Ettore Beggiato, riferimento della Liga Veneta, storico e autore di libri come ‘Questione Veneta’ e ‘1866: la grande truffa’, auspica qualcosa di nuovo per la sua Regione. E’ uno dei pochi a sapere che “senza i soldi dei veneti Matteo Salvini non sarebbe leader di nulla, perchè non ci sarebbe la Lega Lombarda e probabilmente a quest’ora, l’autonomia sarebbe cosa già fatta”. Se tutto questo non c’è, a suo avviso la responsabilità è proprio della Lega Lombarda: “I casini nascono sempre in via Bellerio. I veneti, grandi portatori di voti, sono finiti all’angolo e non si può accettare. Zaia deve battere cassa”.
Beggiato, in Liga Veneta dalla nascita del movimento, quando la Lega Lombarda non esisteva. Politico e grande conoscitore della storia veneta. Com’è nata la Liga Veneta e che cosa voleva contrastare?
La Liga è nata su una forte spinta culturale ed identitaria veneta, con i corsi di lingua veneta a Padova. Un po’ come sta succedendo oggi. Allora si sono ritrovati spiriti liberi del Veneto, consapevoli che la nostra identità linguistica, storica e culturale veniva calpestata, derisa e mistificata. Nasce la Liga Veneta, da lì cresce e si affianca un filone politico che inizia a parlare di autonomia. Il Veneto è l’unica regione italiana compressa tra 2 Regioni a statuto speciale, per cui da sempre viviamo una serie di discriminazioni che esistono ancora oggi. A livello politico, il movimento voleva eliminare il ‘soggiorno obbligato’, una legge italiana criminale che prevedeva che lo stato italiano mandasse in soggiorno obbligato in Veneto mafiosi, camorristi e appartenenti alla ‘ndrangheta (fine anni ’70 e primi anni ’80). Arrivavano, per ordine dello Stato, pezzi da novanta della criminalità organizzata e fungevano da docenti per la criminalità locale, da qui ad esempio è nata la Mafia del Brenta. Eravamo da soli a contrastare questa legge, abbiamo ottenuto grande seguito. Inoltre c’erano le prime avvisaglie della crisi dei partiti tradizionali a partire dalla DC, che in Veneto è sempre stato il partito di raccolta dei voti. Il primo campanello d’allarme per la DC è stato alle politiche del 1983, quando Liga Veneta ottenne un successo straordinario e fece eleggere 2 parlamentari.

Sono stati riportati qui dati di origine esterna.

## src/rtl/pllseq_pkg.sv

```systemverilog
package pllseq_pkg;

  // Field placement inside the 64-bit control image
  localparam int DIVOUT_LSB = 0;
  localparam int DIVOUT_W   = 7;
  localparam int MULT_LSB   = 21;
  localparam int MULT_W     = 9;
  localparam int DIVREF_LSB = 32;
  localparam int DIVREF_W   = 7;
  localparam int LOCK_BIT   = 39;
  localparam int OUTSEL_BIT = 40;
  localparam int TRIG_BIT   = 43;
  localparam int BYPASS_BIT = 44;
  localparam int PWRDN_BIT  = 45;

  localparam logic [63:0] RESET_IMAGE = (64'd1 << BYPASS_BIT) | (64'd1 << PWRDN_BIT);

  // Per-cycle step strobes issued by the control FSM
  typedef struct packed {
    logic capture;
    logic setBypass;
    logic clrOutSel;
    logic setPwrDn;
    logic setTrig;
    logic loadDiv;
    logic clrTrig;
    logic clrPwrDn;
    logic setOutSel;
    logic clrBypass;
  } stepStrobes_t;

  typedef enum logic [3:0] {
    ST_IDLE,
    ST_BYPASS,
    ST_OUTOFF,
    ST_PWRDN,
    ST_TRIG,
    ST_LOAD,
    ST_UNTRIG,
    ST_PWRUP,
    ST_SETTLE,
    ST_POLL,
    ST_OUTON,
    ST_UNBYPASS,
    ST_DONE
  } seqState_t;

endpackage

```

## src/rtl/pllseq_ctrl.sv

```systemverilog
module pllseq_ctrl
  import pllseq_pkg::*;
#(
  parameter int SETTLE_CYC = 100,
  parameter int MAX_POLLS  = 2000,
  localparam int SW = $clog2(SETTLE_CYC + 1),
  localparam int PW = $clog2(MAX_POLLS + 1)
) (
  input  logic         clk,
  input  logic         rstN,
  input  logic         startReq,
  input  logic         lockIn,
  output stepStrobes_t strobes,
  output logic         ackOut,
  output logic [PW-1:0] pollCnt,
  output logic         timeoutFlag
);

  seqState_t state, nextState;
  logic [SW-1:0] settleCnt;

  always_comb begin
    nextState = state;
    case (state)
      ST_IDLE:     if (startReq) nextState = ST_BYPASS;
      ST_BYPASS:   nextState = ST_OUTOFF;
      ST_OUTOFF:   nextState = ST_PWRDN;
      ST_PWRDN:    nextState = ST_TRIG;
      ST_TRIG:     nextState = ST_LOAD;
      ST_LOAD:     nextState = ST_UNTRIG;
      ST_UNTRIG:   nextState = ST_PWRUP;
      ST_PWRUP:    nextState = ST_SETTLE;
      ST_SETTLE:   if (settleCnt == SW'(SETTLE_CYC - 1)) nextState = ST_POLL;
      ST_POLL:     if (lockIn || (pollCnt == PW'(MAX_POLLS - 1))) nextState = ST_OUTON;
      ST_OUTON:    nextState = ST_UNBYPASS;
      ST_UNBYPASS: nextState = ST_DONE;
      ST_DONE:     nextState = ST_IDLE;
      default:     nextState = ST_IDLE;
    endcase
  end

  always_comb begin
    strobes           = '0;
    strobes.capture   = (state == ST_IDLE) && startReq;
    strobes.setBypass = (state == ST_BYPASS);
    strobes.clrOutSel = (state == ST_OUTOFF);
    strobes.setPwrDn  = (state == ST_PWRDN);
    strobes.setTrig   = (state == ST_TRIG);
    strobes.loadDiv   = (state == ST_LOAD);
    strobes.clrTrig   = (state == ST_UNTRIG);
    strobes.clrPwrDn  = (state == ST_PWRUP);
    strobes.setOutSel = (state == ST_OUTON);
    strobes.clrBypass = (state == ST_UNBYPASS);
  end

  assign ackOut = (state == ST_DONE);

  always_ff @(posedge clk) begin
    if (!rstN) begin
      state       <= ST_IDLE;
      settleCnt   <= '0;
      pollCnt     <= '0;
      timeoutFlag <= 1'b0;
    end else begin
      state <= nextState;
      if (state == ST_SETTLE) settleCnt <= settleCnt + 1'b1;
      else                    settleCnt <= '0;
      if (strobes.capture) begin
        pollCnt     <= '0;
        timeoutFlag <= 1'b0;
      end else if (state == ST_POLL) begin
        pollCnt <= pollCnt + 1'b1;
        if (!lockIn && (pollCnt == PW'(MAX_POLLS - 1))) timeoutFlag <= 1'b1;
      end
    end
  end

  // Acknowledge lasts a single cycle
  p_ack_pulse_r8: assert property (@(posedge clk) disable iff (!rstN)
    ackOut |=> !ackOut);

  // Poll count never exceeds its budget
  p_poll_bound_r7: assert property (@(posedge clk) disable iff (!rstN)
    pollCnt <= PW'(MAX_POLLS));

  // Timeout only raised after a full budget of polls
  p_timeout_full_r7: assert property (@(posedge clk) disable iff (!rstN)
    $rose(timeoutFlag) |-> (pollCnt == PW'(MAX_POLLS)));

  // First poll only after the full settle count
  p_settle_len_r5: assert property (@(posedge clk) disable iff (!rstN)
    ((state == ST_POLL) && ($past(state) == ST_SETTLE)) |-> ($past(settleCnt) == SW'(SETTLE_CYC - 1)));

  // At most one step per cycle
  p_one_step_r3: assert property (@(posedge clk) disable iff (!rstN)
    $onehot0(strobes));

endmodule

```

## src/rtl/pllseq_datapath.sv

```systemverilog
module pllseq_datapath
  import pllseq_pkg::*;
(
  input  logic                clk,
  input  logic                rstN,
  input  stepStrobes_t        strobes,
  input  logic [DIVOUT_W-1:0] divOutIn,
  input  logic [MULT_W-1:0]   multIn,
  input  logic [DIVREF_W-1:0] divRefIn,
  input  logic                lockIn,
  output logic [63:0]         regImage,
  output logic [DIVOUT_W-1:0] rbDivOut,
  output logic [MULT_W-1:0]   rbMult,
  output logic [DIVREF_W-1:0] rbDivRef
);

  logic [DIVOUT_W-1:0] pendDivOut;
  logic [MULT_W-1:0]   pendMult;
  logic [DIVREF_W-1:0] pendDivRef;
  logic [63:0]         nextImage;

  always_ff @(posedge clk) begin
    if (!rstN) begin
      pendDivOut <= '0;
      pendMult   <= '0;
      pendDivRef <= '0;
    end else if (strobes.capture) begin
      pendDivOut <= divOutIn;
      pendMult   <= multIn;
      pendDivRef <= divRefIn;
    end
  end

  // Read-modify-write: each strobe touches only its own field
  always_comb begin
    nextImage           = regImage;
    nextImage[LOCK_BIT] = lockIn;
    if (strobes.setBypass) nextImage[BYPASS_BIT] = 1'b1;
    if (strobes.clrOutSel) nextImage[OUTSEL_BIT] = 1'b0;
    if (strobes.setPwrDn)  nextImage[PWRDN_BIT]  = 1'b1;
    if (strobes.setTrig)   nextImage[TRIG_BIT]   = 1'b1;
    if (strobes.loadDiv) begin
      nextImage[DIVOUT_LSB +: DIVOUT_W] = pendDivOut;
      nextImage[MULT_LSB +: MULT_W]     = pendMult;
      nextImage[DIVREF_LSB +: DIVREF_W] = pendDivRef;
    end
    if (strobes.clrTrig)   nextImage[TRIG_BIT]   = 1'b0;
    if (strobes.clrPwrDn)  nextImage[PWRDN_BIT]  = 1'b0;
    if (strobes.setOutSel) nextImage[OUTSEL_BIT] = 1'b1;
    if (strobes.clrBypass) nextImage[BYPASS_BIT] = 1'b0;
  end

  always_ff @(posedge clk) begin
    if (!rstN) regImage <= RESET_IMAGE;
    else       regImage <= nextImage;
  end

  assign rbDivOut = regImage[DIVOUT_LSB +: DIVOUT_W];
  assign rbMult   = regImage[MULT_LSB +: MULT_W];
  assign rbDivRef = regImage[DIVREF_LSB +: DIVREF_W];

  // Power-down is only raised while the output is bypassed
  p_pd_needs_bypass_r3: assert property (@(posedge clk) disable iff (!rstN)
    $rose(regImage[PWRDN_BIT]) |-> regImage[BYPASS_BIT]);

  // Parameter trigger only opened while powered down
  p_trig_needs_pd_r3: assert property (@(posedge clk) disable iff (!rstN)
    $rose(regImage[TRIG_BIT]) |-> regImage[PWRDN_BIT]);

  // Divider fields only move while the trigger is open
  p_div_under_trig_r4: assert property (@(posedge clk) disable iff (!rstN)
    !$stable({regImage[DIVOUT_LSB +: DIVOUT_W], regImage[MULT_LSB +: MULT_W],
              regImage[DIVREF_LSB +: DIVREF_W]}) |-> regImage[TRIG_BIT]);

  // Output reconnected only when powered and still bypassed
  p_outsel_safe_r8: assert property (@(posedge clk) disable iff (!rstN)
    $rose(regImage[OUTSEL_BIT]) |-> (!regImage[PWRDN_BIT] && regImage[BYPASS_BIT]));

  // Lock bit follows the lock input one edge later
  p_lock_mirror_r10: assert property (@(posedge clk) disable iff (!rstN)
    1'b1 |=> (regImage[LOCK_BIT] == $past(lockIn)));

endmodule

```

## src/rtl/pll_reprog_seq.sv

```systemverilog
module pll_reprog_seq
  import pllseq_pkg::*;
#(
  parameter int CLK_MHZ   = 50,
  parameter int SETTLE_US = 2,
  parameter int MAX_POLLS = 2000,
  localparam int SETTLE_CYC = CLK_MHZ * SETTLE_US,
  localparam int PW = $clog2(MAX_POLLS + 1)
) (
  input  logic                clk,
  input  logic                rstN,
  input  logic                startReq,
  input  logic [DIVOUT_W-1:0] divOutIn,
  input  logic [MULT_W-1:0]   multIn,
  input  logic [DIVREF_W-1:0] divRefIn,
  input  logic                lockIn,
  output logic                reqAck,
  output logic [63:0]         regImage,
  output logic [DIVOUT_W-1:0] rbDivOut,
  output logic [MULT_W-1:0]   rbMult,
  output logic [DIVREF_W-1:0] rbDivRef,
  output logic [PW-1:0]       pollsUsed,
  output logic                lockTimeout
);

  stepStrobes_t strobes;

  pllseq_ctrl #(
    .SETTLE_CYC (SETTLE_CYC),
    .MAX_POLLS  (MAX_POLLS)
  ) uCtrl (
    .clk         (clk),
    .rstN        (rstN),
    .startReq    (startReq),
    .lockIn      (lockIn),
    .strobes     (strobes),
    .ackOut      (reqAck),
    .pollCnt     (pollsUsed),
    .timeoutFlag (lockTimeout)
  );

  pllseq_datapath uData (
    .clk      (clk),
    .rstN     (rstN),
    .strobes  (strobes),
    .divOutIn (divOutIn),
    .multIn   (multIn),
    .divRefIn (divRefIn),
    .lockIn   (lockIn),
    .regImage (regImage),
    .rbDivOut (rbDivOut),
    .rbMult   (rbMult),
    .rbDivRef (rbDivRef)
  );

endmodule

```

## config.mk

```make
export PLATFORM = sky130hd
export DESIGN_NAME = pll_reprog_seq
export DESIGN_NICKNAME = d
export VERILOG_FILES = /design/src/rtl/pllseq_pkg.sv /design/src/rtl/pllseq_ctrl.sv /design/src/rtl/pllseq_datapath.sv /design/src/rtl/pll_reprog_seq.sv
export SDC_FILE = /design/constraint.sdc
export NUM_CORES = 1
export LEC_CHECK = 0
export CAP_MARGIN = 20
export CORE_ASPECT_RATIO = 0.5
export CORE_MARGIN = 10
export CORE_UTILIZATION = 40
export CTS_BUF_LIST = sky130_fd_sc_hd__clkbuf_4
export CTS_CLUSTER_DIAMETER = 60
export DETAILED_ROUTE_END_ITERATION = 7
export HOLD_SLACK_MARGIN = 0.03
export PLACE_DENSITY = 0.8
export SLEW_MARGIN = 10
export SYNTH_ARGS = -nofsm -noshare
export SYNTH_HDL_FRONTEND = slang
export SYNTH_SLANG_ARGS = --single-unit
```

## constraint.sdc

```tcl
create_clock -name clk -period 4.98 [get_ports clk]
set_input_delay 1.245 -clock clk [delete_from_list [all_inputs] [get_ports clk]]
set_output_delay 1.245 -clock clk [all_outputs]
set_load 0.01 [all_outputs]
```

==> out/results.txt <==
Mapped cell area - 0.00337 sq mm
Final setup fails - 0
Post-Synth Simple-Gate Area - 21.4%
TritonCTS buffer count - 9
Die ar. - 0.0127 sq mm
Area growth, synth to finish - 23.0%
DR WL met3 - 578 um
First-pass GRT wire length - 12300 um
Worst r2r path cells - 4
Placed Cells - 569
Hpwl dp - 5770 um
VDD IR max - 0.000119 V
Max_slew headroom - 36.3%
Critical Path, Cell by Cell - nand2_1 -> nor3_1 -> clkdlybuf4s50_1
GPL Wtd Cong - 0.772
Crit-path max FO - 11
Fin. max-slew vios - 0
Top_reg_cell synth - dfxtp_1
Seq. cell area - 0.00148 sq mm
Worst Hold Launch - uCtrl.settleCnt[0]
Critical Path Max Stage Delay - 0.58 ns
Area taken by multi-input logic gates - 0.00148 sq mm
Worst skew pair latency - 0.41 ns
Layout fillers - 788
Ant diodes - 0
R2R Path Start - uCtrl.state[0]
Final Core Density - 51.1%
CP Class - reg -> out
Clk sink count - 74
Synth async-reset ratio - 0%
Vias in the first global route - 2577
Post-synth top area cell - dfxtp_1
Final Non-Filler Cells - 584
CP arrival - 1.79 ns
Adder-Cell Fraction of Synth Area - 0.742%
Drt total wl - 7730 um
Number of antenna violations at the first check in global routing - 0
GRT overflow - 0
RSZ-0062 raised after global routing - false
Post-route ant nets - 0
Worst hold slack - 0.457 ns
Layout cells sized above 1 - 3.60%
Initial Util - 41.6%
Number of vias per cell - 4.57
H-tree depth - 3
Crit-path slowest cell - clkdlybuf4s50_1
Gate Count Post-Synth - 409
Routed via count - 2669
Maximum clock path buffer count - 2
Total track usage - 11.8%
Status - completed
Setup TNS - 0 ns
Clock transition at the registers of the reported paths - 0.10 ns
Period Utilization, post-route - 61.0%
Synthesized area per cell - 8.24 sq um
DRT met1 WL - 3080 um
Leak - 1.46 nW
Min Clock Period, post-route - 3.04 ns
Number of synthesized flops with an enable pin - 0
XOR/XNOR Fraction of Synth Area - 2.60%
DR top layer - met4
DR iter-0 viols - 138
Worst-margin pin slew - 0.953 ns
Critical path capture point type - primary output
Critical Path RT - 3.73 ns
Clock root cell - clkbuf_4
Number of placement rows - 23
Largest family of logic cells by synthesized area - simple AND/OR/NAND/NOR gates
Core area - 0.00812 sq mm
Post-synthesis compound-gate area fraction - 15.1%
Maximum clock rate - 329 MHz
Number of hold buffers added after cts - 0
Crit Reg-Reg Endpoint - uCtrl.pollCnt[5]
Top cells by area, synth - dfxtp_1, buf_4, nand2_1
Hold path cells - 1
Tightest Hold Check Type - reg -> reg
Die Span Y - 84.9 um
PwrDens - 247 mW/mm^2
PnR Total Power - 1.03 mW
Startpoint Class - flop
Max_cap viols - 0
Nets - 498
Yosys warning count - 0
WHS Endpoint - uCtrl.settleCnt[0]
# port buffers - 90
Reg2reg setup slack - 2.57 ns
Register area share after synthesis - 43.9%
Final setup skew - 0.00543 ns
Wire length per cell - 13.2 um
Synthesized flop and latch total - 74
Fin. Hold Viols - 0
Synth cell types - 36
CTS tree - yes
CTS resizes - 0
Chip Width - 150 um
DRC - 0
Detail Route met2 WL - 3990 um
Largest net degree at the start of global routing - 32
Top-area cell type share of the netlist area - 43.9%
Pre-antenna DRT Iters - 4
Mux share of post-synthesis cell area - 0%
I/O pins - 127
Post-CTS setup buffers - 0
[synth_stat cells, types with 2 or more instances]
cell and n:
clkbuf_1 14, nand2b_1 4, xor2_1 5, nor4_1 2, xnor2_1 5, ha_1 2
a21oi_1 11, nand3_1 10, and3_1 2, dfxtp_1 74, nor2_1 20, nor3_1 2
or3_1 4, inv_1 4, nand4_1 4, buf_2 5, or4_1 2, and2_1 4
o21ai_0 6, buf_4 60, o31ai_1 3, a21boi_0 46, nand2_1 107
[routing by layer]
| layer | GRT usage [%] | vias up |
|---|---|---|
| li1 | - | 1374 |
| met1 | 11.9 | 1216 |
| met2 | 21.6 | 74 |
| met3 | 5.08 | 5 |
| met4 | 4.04 | 0 |
| met5 | 0 | - |
[per-stage QoR]
| step | cell area [sq um] | worst slack (ns) |
|---|---|---|
| after CTS | 4140 | 1.91 |
| after global placement | 4040 | 1.70 |
| final | 4150 | 1.94 |
| after detailed placement | 4040 | 1.63 |
| after floorplan | 3500 | 2.90 |
| after global routing | 4150 | 1.79 |
[where the power goes]
| group | switching [mW] | internal (mW) |
|---|---|---|
| clock network | 0.181 | 0.119 |
| registers | 0.0146 | 0.610 |
| logic | 0.0596 | 0.0421 |
| total | 0.255 | 0.771 |
[how the worst max path moves through the flow]
stage	start	to	slack [ns]	cells past startpoint
2_1_floorplan	uCtrl.state[0]	reqAck	2.90	2
3_3_place_gp	startReq	uCtrl.pollCnt[6]	1.70	4
3_5_place_dp	startReq	uCtrl.pollCnt[4]	1.63	4
4_1_cts	uCtrl.state[2]	reqAck	1.91	3
5_1_grt	uCtrl.state[2]	reqAck	1.79	3
6_report	uCtrl.state[2]	reqAck	1.94	3
[state kept, by name, indices dropped and copies added (netlist names)]
| signal | count |
|---|---|
| uData.pendDivOut | 7 |
| uCtrl.state | 4 |
| uData.pendDivRef | 7 |
| uData.pendMult | 9 |
| uCtrl.settleCnt | 7 |
| uCtrl.pollCnt | 11 |
| uData.regImage | 28 |
| uCtrl.timeoutFlag | 1 |
[cells in the final DEF, fill, tap and decap left out, types with 2 or more instances in the layout]
cell type,count
o31ai_1,3
xor2_1,5
a21oi_1,11
o21ai_0,6
a21boi_0,46
and3_1,2
buf_4,2
conb_1,36
nor2_1,20
nand2b_1,4
nor3_1,2
xnor2_1,5
or4_1,2
nand3_1,10
clkbuf_4,13
nor4_1,2
inv_1,4
dfxtp_1,74
clkdlybuf4s50_1,90
nand2_1,107
or3_1,4
ha_1,2
nand4_1,4
and2_1,4
[layout make-up]
class | instances | share of cell area, %
multi-input combinational | 287 | 35.8
sequential | 74 | 35.7
timing repair buffer | 93 | 22.3
tap | 112 | 3.38
clock buffer | 13 | 2.35
inverter | 4 | 0.362
clock inverter | 1 | 0.0905
[critical path: cells and delay by family, from the launching register on]
family | cells | cell delay (ns)
buffers and inverters | 1 | 0.58
DFF | 1 | 0.51
and+or+nand+nor | 2 | 0.30
[logic make-up after synthesis]
logic type / count (synthesis)
adder cells (fa/ha/maj): 2
buffers and inverters: 83
flip-flops: 74
AND/OR/NAND/NOR: 166
AO/OA/AOI/OAI: 73
other: 1
XOR/XNOR: 10
No activity file was read; power rests on OpenSTA's default activity.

In pratica, uno scenario molto simile a oggi. Che relazioni c’erano allora con la Lega Lombarda e che relazioni ci sono oggi?
Lega Lombarda è nata dopo, con le regionali del 1985, grazie ad un prestito di 50 milioni di lire che noi abbiamo fatto ai lombardi. Umberto Bossi iniziò così la Lega Lombarda. Senza la Liga Veneta i lombardi non sarebbero potuti esistere. Molti dirigenti oggi non ne sono nemmeno a conoscenza. All’epoca c’era sudditanza da parte dei lombardi nei confronti dei veneti. Per i lombardi la Liga Veneta era un punto di arrivo, c’era un misto di invidia e ammirazione per noi che senza mezzi e contributi esterni avevamo creato il movimento. Questo fino al 1987, anno in cui la Liga Veneta ha perso la sua rappresentanza al parlamento e la Lega Lombarda ha eletto Umberto Bossi e Giuseppe Leoni. Da qui è cambiato lo scenario, con la Lega Lombarda diventata punto di riferimento di tutta l’area del nord.
Che cosa è successo in questi 30 anni? Siamo passati dal ‘Ce l’ho duro’ in canottiera ai selfie in spiaggia a petto nudo… Allora c’era benessere, oggi piena crisi…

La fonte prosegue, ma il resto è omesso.